Дмитрий Ларичев/Getty Images

新型コロナウイルス感染症によるキャンパスの一時閉鎖を機に、大学運営は急速な変化を余儀なくされた。この変化で得られた利点を一過性のもので終わらせず、キャンパス内の寮で暮らしながら対面講義を受けるスタイルと、リモートで講義を受けるハイブリッド型を前提としたモデルに転換できれば、学生の受講体験を向上させるだけでなく、在校生の多様性を高めたり、より多くの社会人学生を獲得したりすることができる。


 新型コロナウイルス感染症のパンデミックにより、高等教育の変化の必要性が浮き彫りになったという見方に、異論がある人はほとんどいないだろう。

 大学の在籍者数は2019年秋から2020年秋にかけて3%減少し今後予測される在籍者数も減少傾向にある。そうなると、多くの大学は財政難を乗り切るために、事業展開を見直す必要が出てくるだろう。一方、予測以上に健闘している大学は、この1年半の緊急対応による変化をてこに長期的価値をつくり出すという、数十年に一度のチャンスを目の前にしている。

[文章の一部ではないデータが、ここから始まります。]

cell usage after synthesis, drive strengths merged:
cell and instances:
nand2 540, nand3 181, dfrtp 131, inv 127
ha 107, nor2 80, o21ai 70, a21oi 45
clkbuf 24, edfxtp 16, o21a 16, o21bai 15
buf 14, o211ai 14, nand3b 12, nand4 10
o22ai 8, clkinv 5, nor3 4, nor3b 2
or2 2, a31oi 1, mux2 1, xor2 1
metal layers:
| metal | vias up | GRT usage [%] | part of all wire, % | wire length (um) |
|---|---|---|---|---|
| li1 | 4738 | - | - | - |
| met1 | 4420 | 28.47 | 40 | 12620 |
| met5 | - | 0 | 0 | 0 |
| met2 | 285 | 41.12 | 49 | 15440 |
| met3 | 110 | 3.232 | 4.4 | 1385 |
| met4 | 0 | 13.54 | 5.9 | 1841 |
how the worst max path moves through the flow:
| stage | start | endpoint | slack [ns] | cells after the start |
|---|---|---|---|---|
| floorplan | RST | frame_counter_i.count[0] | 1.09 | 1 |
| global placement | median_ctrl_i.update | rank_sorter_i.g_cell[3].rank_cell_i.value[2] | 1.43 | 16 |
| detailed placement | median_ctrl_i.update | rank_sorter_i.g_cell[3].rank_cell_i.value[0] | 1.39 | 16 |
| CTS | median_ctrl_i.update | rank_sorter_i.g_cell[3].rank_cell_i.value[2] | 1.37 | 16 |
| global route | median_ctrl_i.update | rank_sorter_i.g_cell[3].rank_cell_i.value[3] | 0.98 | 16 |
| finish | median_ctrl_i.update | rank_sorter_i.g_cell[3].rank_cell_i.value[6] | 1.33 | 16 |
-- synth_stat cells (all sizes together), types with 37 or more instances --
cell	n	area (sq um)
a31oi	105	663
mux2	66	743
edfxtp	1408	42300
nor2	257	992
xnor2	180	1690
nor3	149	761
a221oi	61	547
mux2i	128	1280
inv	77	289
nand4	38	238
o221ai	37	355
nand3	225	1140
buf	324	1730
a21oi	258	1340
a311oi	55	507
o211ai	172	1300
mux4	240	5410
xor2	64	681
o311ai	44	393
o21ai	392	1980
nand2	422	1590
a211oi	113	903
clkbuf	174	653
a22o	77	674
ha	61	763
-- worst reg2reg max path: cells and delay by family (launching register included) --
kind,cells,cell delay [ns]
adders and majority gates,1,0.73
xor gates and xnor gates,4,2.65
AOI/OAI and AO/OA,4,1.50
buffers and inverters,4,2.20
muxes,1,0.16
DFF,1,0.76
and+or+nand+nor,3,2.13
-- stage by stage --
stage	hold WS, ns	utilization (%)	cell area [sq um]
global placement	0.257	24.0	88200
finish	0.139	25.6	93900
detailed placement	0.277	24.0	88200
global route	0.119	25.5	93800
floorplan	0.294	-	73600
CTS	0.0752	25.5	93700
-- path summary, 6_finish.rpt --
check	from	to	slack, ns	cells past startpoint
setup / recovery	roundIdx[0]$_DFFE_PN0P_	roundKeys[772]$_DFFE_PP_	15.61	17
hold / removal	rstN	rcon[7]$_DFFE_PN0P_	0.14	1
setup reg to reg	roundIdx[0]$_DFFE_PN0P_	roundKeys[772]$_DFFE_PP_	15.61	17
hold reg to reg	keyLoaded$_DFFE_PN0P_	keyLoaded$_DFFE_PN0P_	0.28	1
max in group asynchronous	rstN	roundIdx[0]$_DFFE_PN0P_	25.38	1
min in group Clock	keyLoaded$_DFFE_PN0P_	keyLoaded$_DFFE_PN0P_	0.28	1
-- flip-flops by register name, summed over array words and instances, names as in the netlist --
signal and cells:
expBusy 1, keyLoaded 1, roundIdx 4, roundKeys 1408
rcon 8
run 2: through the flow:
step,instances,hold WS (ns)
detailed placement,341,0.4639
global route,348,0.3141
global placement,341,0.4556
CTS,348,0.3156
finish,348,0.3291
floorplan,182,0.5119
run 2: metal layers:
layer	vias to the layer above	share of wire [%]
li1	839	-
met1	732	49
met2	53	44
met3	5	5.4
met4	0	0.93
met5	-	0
$ cat config.mk
export PLATFORM = sky130hd
export DESIGN_NAME = acc_core
export DESIGN_NICKNAME = d
export VERILOG_FILES = /design/src/design/core_trace_pkg.sv /design/src/design/core_isa_pkg.sv /design/src/design/acc_core.sv
export VERILOG_INCLUDE_DIRS = /design/src /design/src/design
export SDC_FILE = /design/constraint.sdc
export NUM_CORES = 1
export LEC_CHECK = 0
export BUFFER_PORTS_ARGS = -buffer_cell sky130_fd_sc_hd__buf_2
export CORE_MARGIN = 3
export CORE_UTILIZATION = 53
export CTS_CLUSTER_DIAMETER = 100
export CTS_CLUSTER_SIZE = 14
export DETAILED_ROUTE_END_ITERATION = 10
export PLACE_DENSITY = 0.81
export SYNTH_ARGS = -nofsm -noshare
export SYNTH_HDL_FRONTEND = slang
export SYNTH_SLANG_ARGS = --single-unit
$ cat constraint.sdc
create_clock -name clk_i -period 4.65 [get_ports clk_i]
set_input_delay 0.6975 -clock clk_i [delete_from_list [all_inputs] [get_ports clk_i]]
set_output_delay 0.6975 -clock clk_i [all_outputs]
set_load 0.05 [all_outputs]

 長期的価値の実現のために、大学はいますぐに行動を起こす必要がある。アクセスの障壁を取り払い、より広範で多様な学生を取り込み、労働者の変化するニーズに応え、生涯教育と就業機会を社会人に提供することが必要となる。

 2020年、パンデミックで高等教育が大きな痛手を受けたことは疑いようもない。だが同時に、次にやるべきことも明らかになった。コロナ禍のおかげで対面講義とオンライン学習のハイブリッド化が加速したことについては、すでに多くの分析がなされている

 突然の変化で著しい混乱が生じたとはいえ、長期的には、このハイブリッドモデルは受講体験を大いに向上させるだろう。たとえば、新しいデジタルツールによって、講師は学生のエンゲージメントをより正確に評価できるようになった。こうしたツールは、講座の内容や教授法を磨き向上させるための明快なロードマップを提供してくれる。

 この激動の年からは、教室の枠を超えて他の教訓も得ることができた。パンデミック初期の2020年夏、デロイトの「センター・フォー・ハイヤー・エデュケーション・エクセレンス」ストラダ教育ネットワークは、高等教育のリーダーを集めて1つの議題を話し合ってもらった。それは、学生がキャンパス内の寮で暮らすことを前提にした従来型の対面教育が破壊されたことから、今後の大学の事業展開と学生サービスのあるべき姿にどんなヒントが得られるか、である。

 リーダーたちの調査と議論から出た結論は、教育のハイブリッド型アプローチをカリキュラムに適用するだけでなく、学習体験を促進しキャンパスの運営を成り立たせる他の重要要素、すなわち学生サービスと労働力にも拡大すべきというものだった。

 筆者らが「ハイブリッド型キャンパス」と名付けたこの概念は、現在のハイブリッド型教育の枠を超えた、より包括的なビジョンである。学術的な助言からキャリアサービスまで、高等教育機関が提供するすべてを包含する。

 大学にとっては、デジタル技術への新しい投資(およびそこから学んだこと)を活かして、学生の体験を向上させ、リモートワークへの移行を進めるチャンスになる。適切に進めれば、このアプローチを通じて大学はより学生中心の場となり、持続可能性を確保できるだろう。

 ハイブリッド型キャンパスは、物理的世界とデジタル世界の中間に位置し、かつその2つがほとんど区別されない小売モデルに似たものと考えてほしい。オンライン店舗を始めた多くの小売業者は、実店舗を営業することでウェブサイトでの売上げを押し上げ、顧客ロイヤリティを高めている。ほとんどの顧客は2つの世界を区別していない。

 ここで重要なのは、物理的な世界とバーチャルの世界が互いに補完し合う点だ。異なる領域やアイデンティティをつくり出しているわけではない。